I am implementing a backup solution to our elasticsearch cluster.
All the indices on the whole cluster (10 data nodes, 3 master nodes) is stored on the same NetApp FAS8000 network share.
NetApp has incredibly fast snapshotting. It is desirable to use it if it works as intended.
Do you think we can rely on snapshotting with NetApp, or should we use Elasticsearchs own snapshot API?
Will elasticsearch be able to restore the backup from NetApps file snapshot?
Any experiences with NetApp snapshotting?
You could, but you would have to restore the entire cluster to the point you want, you won't be able to restore just a node or an index, as there is a bunch of things that happen when you take a snapshot in ES to tie all the shards together at that time.
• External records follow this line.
**src/rtl/nvt_pkg.sv**
```systemverilog
package nvt_pkg;
  localparam int BYTE_W = 8;
  localparam int DIV_W  = 11;
  localparam int HI_DIV_W = DIV_W - BYTE_W;
  localparam logic [BYTE_W-1:0] OFS_HI = 8'h1A;
  localparam logic [BYTE_W-1:0] OFS_LO = 8'h1B;
  localparam int SEC_BIT = BYTE_W - 1;

  typedef struct packed {
    logic             sec_dis;
    logic [DIV_W-1:0] div;
  } cfg_t;
endpackage

```
**src/rtl/nvt_regfile.sv**
```systemverilog
module nvt_regfile
  import nvt_pkg::*;
(
  input  logic              clk,
  input  logic              rst_n,
  input  logic [BYTE_W-1:0] shadow_hi,
  input  logic [BYTE_W-1:0] shadow_lo,
  input  logic [BYTE_W-1:0] bus_addr,
  input  logic              bus_wr,
  input  logic [BYTE_W-1:0] bus_wdata,
  input  logic              latch_busy,
  output logic [BYTE_W-1:0] bus_rdata,
  output cfg_t              cfg,
  output logic              wr_accept
);
  localparam int RSV_W = BYTE_W - 1 - HI_DIV_W;

  cfg_t cfg_q;
  logic wr_open, hit_hi, hit_lo;

  assign wr_open   = !latch_busy && cfg_q.sec_dis;
  assign hit_hi    = bus_wr && wr_open && (bus_addr == OFS_HI);
  assign hit_lo    = bus_wr && wr_open && (bus_addr == OFS_LO);
  assign wr_accept = hit_hi || hit_lo;

  always_ff @(posedge clk) begin
    if (!rst_n) begin
      cfg_q.sec_dis <= shadow_hi[SEC_BIT];
      cfg_q.div     <= {shadow_hi[HI_DIV_W-1:0], shadow_lo};
    end else begin
      if (hit_hi) begin
        cfg_q.sec_dis                <= bus_wdata[SEC_BIT];
        cfg_q.div[DIV_W-1:BYTE_W]    <= bus_wdata[HI_DIV_W-1:0];
      end
      if (hit_lo) begin
        cfg_q.div[BYTE_W-1:0]        <= bus_wdata;
      end
    end
  end

  always_comb begin
    case (bus_addr)
      OFS_HI:  bus_rdata = {cfg_q.sec_dis, {RSV_W{1'b0}}, cfg_q.div[DIV_W-1:BYTE_W]};
      OFS_LO:  bus_rdata = cfg_q.div[BYTE_W-1:0];
      default: bus_rdata = '0;
    endcase
  end

  assign cfg = cfg_q;

  // locked registers never change
  p_lock_hold_r4: assert property (@(posedge clk) disable iff (!rst_n)
    !cfg_q.sec_dis |=> $stable(cfg_q));
  // latch control blocks every write
  p_latch_hold_r6: assert property (@(posedge clk) disable iff (!rst_n)
    latch_busy |=> $stable(cfg_q));
endmodule

```
**src/rtl/nvt_prescaler.sv**
```systemverilog
module nvt_prescaler #(
  parameter int DIV_W = 11
) (
  input  logic             clk,
  input  logic             rst_n,
  input  logic             ref_sel,
  input  logic             xtal_en,
  input  logic [DIV_W-1:0] div,
  input  logic             clear,
  output logic             tick
);
  logic [DIV_W-1:0] cnt_q;
  logic             tick_q;
  logic             ref_en, at_end;

  assign ref_en = ref_sel ? 1'b1 : xtal_en;
  assign at_end = (cnt_q == div - DIV_W'(1));

  always_ff @(posedge clk) begin
    if (!rst_n || clear || (div == '0)) begin
      cnt_q  <= '0;
      tick_q <= 1'b0;
    end else if (ref_en) begin
      cnt_q  <= at_end ? '0 : cnt_q + DIV_W'(1);
      tick_q <= at_end;
    end else begin
      tick_q <= 1'b0;
    end
  end

  assign tick = tick_q;

  // count stays below a nonzero divisor
  p_cnt_bound_r7: assert property (@(posedge clk) disable iff (!rst_n)
    (div != '0) |-> (cnt_q < div));
  // without a crystal strobe the crystal-timed count freezes
  p_xtal_hold_r8: assert property (@(posedge clk) disable iff (!rst_n)
    (!ref_sel && !xtal_en && !clear && div != '0) |=> ($stable(cnt_q) && !tick_q));
  // zero divisor is silent
  p_zero_quiet_r9: assert property (@(posedge clk) disable iff (!rst_n)
    (div == '0) |=> !tick_q);
  // accepted write restarts the period
  p_clear_restart_r10: assert property (@(posedge clk) disable iff (!rst_n)
    clear |=> (cnt_q == '0 && !tick_q));
endmodule

```
**src/rtl/nvt_prescale_regs.sv**
```systemverilog
module nvt_prescale_regs
  import nvt_pkg::*;
(
  input  logic        clk,
  input  logic        rst_n,
  input  logic [7:0]  shadow_hi,
  input  logic [7:0]  shadow_lo,
  input  logic [7:0]  bus_addr,
  input  logic        bus_wr,
  input  logic [7:0]  bus_wdata,
  output logic [7:0]  bus_rdata,
  input  logic        latch_busy,
  input  logic        ref_sel,
  input  logic        xtal_en,
  output logic        tick,
  output logic        sec_disable,
  output logic        nv_protect
);
  cfg_t cfg;
  logic wr_accept;

  nvt_regfile u_regs (
    .clk        (clk),
    .rst_n      (rst_n),
    .shadow_hi  (shadow_hi),
    .shadow_lo  (shadow_lo),
    .bus_addr   (bus_addr),
    .bus_wr     (bus_wr),
    .bus_wdata  (bus_wdata),
    .latch_busy (latch_busy),
    .bus_rdata  (bus_rdata),
    .cfg        (cfg),
    .wr_accept  (wr_accept)
  );

  nvt_prescaler #(.DIV_W(DIV_W)) u_pre (
    .clk     (clk),
    .rst_n   (rst_n),
    .ref_sel (ref_sel),
    .xtal_en (xtal_en),
    .div     (cfg.div),
    .clear   (wr_accept),
    .tick    (tick)
  );

  assign sec_disable = cfg.sec_dis;
  assign nv_protect  = !cfg.sec_dis;

  // protection, once on, holds until reset
  p_protect_sticky_r5: assert property (@(posedge clk) disable iff (!rst_n)
    nv_protect |=> nv_protect);
endmodule

```
**config.mk**
```make
export PLATFORM = sky130hd
export DESIGN_NAME = nvt_prescale_regs
export DESIGN_NICKNAME = d
export VERILOG_FILES = /design/src/rtl/nvt_pkg.sv /design/src/rtl/nvt_regfile.sv /design/src/rtl/nvt_prescaler.sv /design/src/rtl/nvt_prescale_regs.sv
export SDC_FILE = /design/constraint.sdc
export NUM_CORES = 1
export LEC_CHECK = 0
export BUFFER_PORTS_ARGS = -buffer_cell sky130_fd_sc_hd__buf_2
export CAP_MARGIN = 20
export CORE_AREA = 2 2 61 57
export CTS_BUF_LIST = sky130_fd_sc_hd__clkbuf_2 sky130_fd_sc_hd__clkbuf_4 sky130_fd_sc_hd__clkbuf_8
export CTS_CLUSTER_DIAMETER = 100
export DETAILED_ROUTE_END_ITERATION = 10
export DIE_AREA = 0 0 63 59
export PLACE_DENSITY_LB_ADDON = 0.05
export SLEW_MARGIN = 20
export SYNTH_ARGS = -nofsm -noshare
export SYNTH_HDL_FRONTEND = slang
export SYNTH_HIERARCHICAL = 1
export SYNTH_SLANG_ARGS = --single-unit
```
**constraint.sdc**
```tcl
create_clock -name clk -period 5.93 [get_ports clk]
set_input_delay 0.2965 -clock clk [delete_from_list [all_inputs] [get_ports clk]]
set_output_delay 0.2965 -clock clk [all_outputs]
set_load 0.1 [all_outputs]
```
==> out/summary.txt, run 1 <==
Clk Latency, worst-skew pair: 0.32 ns
flop2flop setup slack: 3.43 ns
number of placement rows: 19
DR iter-0 viols: 81
Initial DRT Pass Iterations: 4
initial core utilization: 53.4%
crit path time final: 2.50 ns
met2 Use GR: 33.9%
CTS Hold Bufs: 0
run status: complete, no violations
Die H: 59 microns
Synth Instances: 177
yosys synthesis warning count: 6
hold crit path type: input pin to register
Crit path required time: 6.15 ns
final wirelength: 3.40 mm
WP data arrival: 2.72 ns
#FFs+latches synth: 24
Max-Cap Viols: 0
Area Overhead vs Synth: 17.9%
cts bufs inserted: 3
Unique masters post-synth: 40
n_diodes: 0
Routed WL per cell: 13.0 microns
largest net degree at the start of global routing: 20
Finish-stage setup viols: 0
HPWL after detailed placement: 2.66 mm
syn avg cell area: 9.10 sq um
critical path capture point type: register
DRC viols: 0
Port Buffers: 44
post-CTS setup buffer count: 0
Seq/Total Area, Yosys: 37.3%
Power Dens Cells: 208 nW/um^2
Fin Clk Skew: 0.00104 ns
Placed Cells: 257
Final Non-Filler Cells: 261
Final GP Congestion: 0.824
met1 usage: 25.0%
share of cells above drive strength 1: 26.9%
clk slew on worst S/H paths: 0.13 ns
ANT nets after route: 0
TritonCTS Sinks: 24
Tot GR Track Use: 19.7%
H-tree depth: 1
# resized after CTS: 0
Post-synth EDFFs: 12
fin area: 1900 sq um
critical path class: register to register
total negative setup slack: 0 ns
Crit Path Max Fanout: 9
Post-Syn Area: 1610 sq um
reg2reg end: u_pre/cnt_q[5]
Final #Nets: 260
Leak: 0.849 nW
vias in the first global route: 1240
GRT busiest layer: met2
Via density: 5.36
crit path capture: u_pre/cnt_q[5]
CP startpoint: u_regs/cfg[2]
via count: 1398
Worst VDD drop: 0.000138 V
RSZ-0062 raised after global routing: false
Slew HR: 59.1%
Cell Area, Placed: 1850 sq um
FILL cells: 279
Worst-Margin Slew: 0.608 ns
first-pass GRT wire length: 5.61 mm
fmax: 400 MHz
clock root buffer: clkbuf_4
TritonCTS clock tree: done
async set or reset register ratio after synthesis: 0%
syn nets: 217
worst reg2reg path depth: 6
Fin. Hold Viols: 0
# IOs: 49
worst r2r src: u_regs/cfg[2]
Die Wd: 63 microns
global routing met3 resource utilization: 3.99%
Max Root-Sink Buffers: 2
period utilization: 42.2%
main flop type after synthesis: edfxtp_1
total gr overflow: 0
antenna violations before repair: 0
Core Box Area: 3020 sq um
final slew viol count: 0
Setup crit start kind: register
die footprint: 3720 sq um
==> where the power goes <==
group | switching, W | internal, W
logic | 0.0000423 | 0.0000326
clock network | 0.0000492 | 0.0000684
registers | 0.0000167 | 0.000185
==> worst min-delay path by stage <==
| stage | startpoint | end | depth (start not counted) |
|---|---|---|---|
| 6_report | bus_wdata[7] | u_regs/cfg[11] | 3 |
| 5_1_grt | shadow_lo[4] | u_regs/cfg[4] | 2 |
| 4_1_cts | bus_wdata[7] | u_regs/cfg[11] | 3 |
| 3_5_place_dp | u_pre/cnt_q[1] | u_pre/cnt_q[1] | 2 |
| 3_3_place_gp | u_pre/cnt_q[1] | u_pre/cnt_q[1] | 2 |
| 2_1_floorplan | u_pre/cnt_q[1] | u_pre/cnt_q[1] | 2 |
==> worst max-delay path, cell delays in order, from the launching register on <==
cell and delay (ns):
edfxtp_1 0.55, nor4_1 0.62, and4_1 0.30, a22oi_1 0.10, a2111o_1 0.48, o21bai_4 0.26
nor2_1 0.08
==> cells in the mapped netlist (5+ instances only) <==
library cell / number / area, sq um
dfxtp_1: 12 / 240
edfxtp_1: 12 / 360
inv_1: 19 / 71.3
nand2_1: 12 / 45.0
nand3_1: 5 / 25.0
nor2_1: 16 / 60.1
nor3_1: 12 / 60.1
nor4_1: 5 / 31.3
o21ai_0: 10 / 50.1
xnor2_1: 8 / 70.1
xor2_1: 14 / 123
==> cells by family after synthesis <==
kind of cell	synth area share, %
flip-flops	37.3
AO/OA/AOI/OAI	11.4
buffers and inverters	7.22
multiplexers	5.28
XOR/XNOR	13.4
adder cells (fa/ha/maj)	1.55
AND/OR/NAND/NOR	23.9
==> placed cells by master, fill, tap and decap left out, types with 2 or more instances in the layout <==
cell type	instances
buf_2	44
inv_1	19
nor2_1	16
xor2_1	14
nor3_1	12
nand2_1	12
dfxtp_1	12
edfxtp_1	12
o21ai_0	10
xnor2_1	8
nand3_1	5
nor4_1	5
a21oi_1	4
and3_1	4
mux2i_1	4
mux2_2	4
clkbuf_4	3
nor3b_1	3
nand3b_1	3
and4_1	2
o2111ai_1	2
ha_1	2
==> metrics by stage <==
step	hold WS (ns)	power (W)	util [%]	worst slack [ns]
2_1_floorplan	0.478	0.000258	-	1.97
3_3_place_gp	0.502	0.000277	61.2	3.54
3_5_place_dp	0.503	0.000280	61.2	3.49
4_1_cts	0.250	0.000398	62.9	3.47
5_1_grt	0.236	0.000415	62.9	3.27
6_report	0.262	0.000395	62.9	3.43
==> state kept, by name, indices dropped and copies added (netlist names) <==
signal,cells
u_regs/cfg,12
u_pre/cnt_q,11
u_pre/tick,1
==> routing by layer <==
layer	vias up	share of wire [%]
li1	707	-
met1	653	45
met2	36	50
met3	2	4.5
met4	0	0.50
met5	-	0
==> cell type report <==
type	instances	area, sq um	share of cell area [%]
Tap cell	42	52.6	2.77
Timing Repair Buffer	45	228	12.0
Clock buffer	3	22.5	1.19
Multi-Input combinational cell	127	895	47.1
Sequential cell	24	601	31.6
Inverter	19	71.3	3.75
Clock inverter	1	30.0	1.58
Note: power is estimated with default switching activity, not from simulation.
==> inputs of run 2 (changes only) <==
--- a/config.mk
+++ b/config.mk
@@ -7,11 +7,11 @@
 export LEC_CHECK = 0
 export BUFFER_PORTS_ARGS = -buffer_cell sky130_fd_sc_hd__buf_2
 export CAP_MARGIN = 20
-export CORE_AREA = 2 2 61 57
+export CORE_AREA = 2 2 65 60
 export CTS_BUF_LIST = sky130_fd_sc_hd__clkbuf_2 sky130_fd_sc_hd__clkbuf_4 sky130_fd_sc_hd__clkbuf_8
 export CTS_CLUSTER_DIAMETER = 100
 export DETAILED_ROUTE_END_ITERATION = 10
-export DIE_AREA = 0 0 63 59
+export DIE_AREA = 0 0 67 62
 export PLACE_DENSITY_LB_ADDON = 0.05
 export SLEW_MARGIN = 20
 export SYNTH_ARGS = -nofsm -noshare
==> constraint.sdc (replaced) <==
create_clock -name clk -period 2.15 [get_ports clk]
set_input_delay 0.1075 -clock clk [delete_from_list [all_inputs] [get_ports clk]]
set_output_delay 0.1075 -clock clk [all_outputs]
set_load 0.1 [all_outputs]
==> out/summary.txt, run 2 (same netlist as run 1, synthesis figures left out) <==
Finish-stage setup viols: 12
final worst setup slack: -0.0733 ns
Initial DRT Pass Iterations: 4
Cell Area, Placed: 1990 sq um
most frequent cells in the layout: buf_2 (44), inv_1 (19), nor2_1 (16)
Routed WL per cell: 13.4 microns
Tot GR Track Use: 18.7%
ANT nets after route: 0
delay-heaviest family, CP: compound AO/OA/AOI/OAI gates
crit path buf inv count: 2
fin area: 2140 sq um
critical path class: register to register
failing checks: negative setup slack
slowest stage cell, crit path: a2111o_1
first-pass GRT wire length: 5.79 mm
final slew viol count: 0
Util after Layout: 59.9%
Slew HR: 53.4%
Crit Path Max Fanout: 5
FILL cells: 323
crit path time final: 2.22 ns
Hold EP: u_regs/cfg[7]
storage element area: 601 sq um
hold crit path type: input pin to register
HPWL after detailed placement: 2.88 mm
largest net degree at the start of global routing: 20
Via density: 5.11
Final GP Congestion: 0.804
Die H: 62 microns
H-tree depth: 1
# IOs: 49
most common cell after layout, fill and taps aside: buf_2
reg2reg end: u_pre/cnt_q[5]
WP data arrival: 2.39 ns
min-delay src: bus_wdata[7]
Final #Nets: 276
clock share of power: 32.7%
total negative setup slack: -0.637 ns
Max-Cap Viols: 0
worst reg2reg path depth: 8
Core Box Area: 3570 sq um
total power: 0.00121 W
flop2flop setup slack: -0.07 ns
Clk Latency, worst-skew pair: 0.27 ns
DRC viols: 0
cts bufs inserted: 3
Max Root-Sink Buffers: 2
antenna violations before repair: 0
Area Overhead vs Synth: 32.8%
Port Buffers: 44
sw power: 0.000327 W
multi-input combinational cell area: 996 sq um
max FFs per register: 12
clk slew on worst S/H paths: 0.09 ns
power share of the combinational group: 22.2%
period utilization: 103%
Hold Crit Depth: 3
Fin Clk Skew: 0.00326 ns
worst r2r src: u_regs/cfg[3]
crit path cell chain: buf_4 > nor4_4 > buf_4 > and4_1 > a22oi_1 > a2111o_1 > o21bai_4 > nor2_1
critical path capture point type: register
Worst VDD drop: 0.000321 V
initial core utilization: 45.1%
share of cells above drive strength 1: 37.9%
Die Wd: 67 microns
fmax: 450 MHz
RSZ-0062 raised after global routing: true
CP max stage delay: 0.53 ns
run status: finished with violations
die footprint: 4150 sq um
via count: 1436
Setup crit start kind: register
clock root buffer: clkbuf_8
number of placement rows: 21
TritonCTS Sinks: 24
TritonCTS clock tree: done
final wirelength: 3.75 mm
sw frac: 27.1%
DR iter-0 viols: 49
sequential power share: 45.1%
Power Dens Cells: 564 nW/um^2
most used cell, CP: buf_4
cell-internal power: 0.000881 W
vias in the first global route: 1317
Fin. Hold Viols: 0
n_diodes: 0
Worst-Margin Slew: 0.696 ns
total gr overflow: 0
Crit path required time: 2.31 ns
Leak: 0.936 nW
[run 2: changes by cell type in the layout (fill, tap and decap cells not counted), sizes merged]
cell / before / now
buf: 45 / 60
o21bai: 1 / 2
[run 2: per-layer routing]
metal / GRT usage (%) / wire length, microns / vias to the layer above
met1: 24.3 / 1780 / 669
li1: - / - / 743
met3: 2.70 / 90 / 5
met5: 0 / 0 / -
met4: 5.25 / 43 / 0
met2: 32.8 / 1840 / 19
[run 2: cell type report]
class                      instances  area share, %
clock buffer                       3           1.93
clock inverter                     1           1.40
inverter                          19           3.33
multi-input combinational        128           46.5
sequential                        24           28.1
tap                               46           2.69
timing repair buffer              60           16.1
[run 2: worst max path at each step]
stage	cells after the start	startpoint	slack, ns	endpoint
CTS	6	u_regs/cfg[3]	-0.05	u_pre/cnt_q[4]
global route	8	u_regs/cfg[3]	-0.14	u_pre/cnt_q[8]
finish	8	u_regs/cfg[3]	-0.07	u_pre/cnt_q[5]
floorplan	3	bus_addr[5]	-0.69	bus_rdata[0]
global placement	6	u_regs/cfg[3]	-0.02	u_pre/cnt_q[9]
detailed placement	6	u_regs/cfg[3]	-0.06	u_pre/cnt_q[5]
[run 2: metrics by stage]
| step | cells | worst slack [ns] | hold slack, ns |
|---|---|---|---|
| after floorplan | 177 | -0.689 | 0.308 |
| after global placement | 274 | -0.0186 | 0.397 |
| after detailed placement | 274 | -0.0585 | 0.411 |
| after CTS | 280 | -0.0474 | 0.132 |
| after global routing | 281 | -0.142 | 0.142 |
| final | 281 | -0.0733 | 0.134 |
[run 2: power groups by stage]
stage	logic, W	registers [W]	clock network (W)
after CTS	0.000259	0.000544	0.000406
after global placement	0.000240	0.000553	0
final	0.000268	0.000544	0.000395
after global routing	0.000294	0.000549	0.000428
after detailed placement	0.000247	0.000555	0
after floorplan	0.000153	0.000564	0
[run 2: worst register-to-register path, delay by kind of cell, from the launching register on]
family          cells  cell delay (ns)
compound gates      3             0.86
buf+inv             2             0.34
flops               1             0.43
simple gates        3             0.51
[run 2: repair_timing]
item | 4_1_cts | 5_1_grt
pin swaps | 1 | 6
endpoints found under the setup margin | 11 | 12
setup buffers | 1 | 1
cloned | 1 | 0
hold endpoints to repair | 0 | 0
gates resized for setup | 7 | 6
hold buffers | 0 | 0
==> inputs of run 3 (changes only) <==
--- a/config.mk
+++ b/config.mk
@@ -7,11 +7,11 @@
 export LEC_CHECK = 0
 export BUFFER_PORTS_ARGS = -buffer_cell sky130_fd_sc_hd__buf_2
 export CAP_MARGIN = 20
-export CORE_AREA = 2 2 65 60
+export CORE_AREA = 2 2 70 66
 export CTS_BUF_LIST = sky130_fd_sc_hd__clkbuf_2 sky130_fd_sc_hd__clkbuf_4 sky130_fd_sc_hd__clkbuf_8
 export CTS_CLUSTER_DIAMETER = 100
 export DETAILED_ROUTE_END_ITERATION = 10
-export DIE_AREA = 0 0 67 62
+export DIE_AREA = 0 0 72 68
 export PLACE_DENSITY_LB_ADDON = 0.05
 export SLEW_MARGIN = 20
 export SYNTH_ARGS = -nofsm -noshare
==> out/summary.txt, run 3 (same netlist as run 1, synthesis figures left out) <==
vias in the first global route: 1262
critical path class: register to register
ANT nets after route: 0
first-pass GRT wire length: 5.74 mm
Initial DRT Pass Iterations: 4
HPWL after detailed placement: 3.06 mm
DR iter-0 viols: 72
Tot GR Track Use: 15.0%
sw frac: 26.8%
WP data arrival: 2.39 ns
fmax: 449 MHz
sw power: 0.000324 W
failing checks: negative setup slack
Die Wd: 72 microns
number of placement rows: 23
Port Buffers: 44
clock share of power: 33.0%
Worst VDD drop: 0.000312 V
most frequent cells in the layout: buf_2 (44), buf_4 (20), inv_1 (19)
Area Overhead vs Synth: 33.3%
Setup crit start kind: register
antenna violations before repair: 0
hold crit path type: input pin to register
Finish-stage setup viols: 12
TritonCTS Sinks: 24
Power Dens Cells: 562 nW/um^2
initial core utilization: 38.1%
run status: finished with violations
max FFs per register: 12
Slew HR: 62.1%
# IOs: 49
TritonCTS clock tree: done
final wirelength: 3.74 mm
Clk Latency, worst-skew pair: 0.27 ns
crit path cell chain: or4_4 > nor3_4 > o2111ai_2 > a2111o_1 > o21bai_2 > nor2_1
crit path time final: 2.23 ns
Util after Layout: 50.8%
final worst setup slack: -0.0770 ns
Worst-Margin Slew: 0.566 ns
cts bufs inserted: 3
total gr overflow: 0
Crit Path Max Fanout: 4
DRC viols: 0
Final #Nets: 281
Core Box Area: 4230 sq um
RSZ-0062 raised after global routing: true
Via density: 4.89
Fin Clk Skew: 0.00811 ns
Die H: 68 microns
Final GP Congestion: 0.771
n_diodes: 0
Max Root-Sink Buffers: 2
clock root buffer: clkbuf_8
cell-internal power: 0.000884 W
Fin. Hold Viols: 0
power share of the combinational group: 22.1%
via count: 1418
period utilization: 104%
most common cell after layout, fill and taps aside: buf_2
total power: 0.00121 W
critical path capture point type: register
clk slew on worst S/H paths: 0.09 ns
sequential power share: 45.0%
final slew viol count: 0
H-tree depth: 1
slowest stage cell, crit path: or4_4
die footprint: 4900 sq um
Max-Cap Viols: 0
Leak: 0.957 nW
share of cells above drive strength 1: 37.5%
largest net degree at the start of global routing: 20
Routed WL per cell: 12.9 microns
CP max stage delay: 0.57 ns
Crit path required time: 2.31 ns
## run 3: changes by cell type in the layout (fill, tap and decap cells not counted), sizes merged
cell,before,now
buf,60,65
## run 3: worst max-delay path, delay by kind of cell, from the launching register on
kind	cells	cell delay [ns]
AND/OR/NAND/NOR	3	0.79
AO/OA/AOI/OAI	3	0.91
flip-flops	1	0.43
## run 3: final cells by class
type,count,area (sq um)
sequential,24,601
clock buffer,3,41.3
inverter,19,71.3
clock inverter,1,30.0
multi-input combinational,128,961
tap,50,62.6
timing repair buffer,65,382
fill,412,2080
## run 3: worst paths after layout
path                  startpoint        endpoint  slack, ns  cells after the start
setup / recovery   u_regs/cfg[3]  u_pre/cnt_q[5]      -0.08                      6
hold / removal      bus_wdata[2]   u_regs/cfg[2]       0.14                      3
setup reg to reg   u_regs/cfg[3]  u_pre/cnt_q[5]      -0.08                      6
hold reg to reg   u_pre/cnt_q[1]  u_pre/cnt_q[1]       0.51                      2
## run 3: through the flow
stage | area [sq um] | cells | setup TNS (ns) | worst slack [ns] | hold slack [ns]
after floorplan | 1650 | 177 | -7.18 | -0.689 | 0.308
after global placement | 2030 | 283 | -0.181 | -0.0260 | 0.393
after detailed placement | 2030 | 283 | -0.582 | -0.0710 | 0.404
after CTS | 2110 | 288 | -0.286 | -0.0442 | 0.126
after global routing | 2150 | 290 | -1.44 | -0.149 | 0.137
final | 2150 | 290 | -0.427 | -0.0770 | 0.136
## run 3: metal layers
metal | part of all wire [%] | up-vias | track usage [%]
met5 | 0 | - | 0
met4 | 0.32 | 0 | 3.54
met3 | 2.4 | 2 | 1.77
met2 | 49 | 19 | 25.9
met1 | 48 | 647 | 20.2
li1 | - | 750 | -
## run 3: timing repair
item	in CTS	in global routing
resized for setup	1	4
pin swaps	1	3
hold buffers	0	0
buffers inserted	1	1
gates cloned	0	1
endpoints found under the setup margin	11	12
## run 3: power by group through the flow
stage	logic (W)	registers, W	clock network, W
floorplan	0.000153	0.000564	0
global placement	0.000251	0.000552	0
detailed placement	0.000255	0.000554	0
CTS	0.000259	0.000543	0.000408
global route	0.000295	0.000548	0.000431
finish	0.000267	0.000543	0.000398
That should not be a problem, since the snapshot is only for disaster recovery.
Thanks for the reply
I would still prefer to use the Elasticsearch snapshot and restore feature. When you request a snapshot it will prevent all existing segments from being deleted until the snapshot is complete which prevents the snapshot being corrupted because a file it requires was deleted mid-copy (e.g. because it has been merged into a new segment and is no longer required). No matter how fast the snapshotting of an external system, I would think that there will always be a window of time (however small) in which a file is deleted mid-snapshot.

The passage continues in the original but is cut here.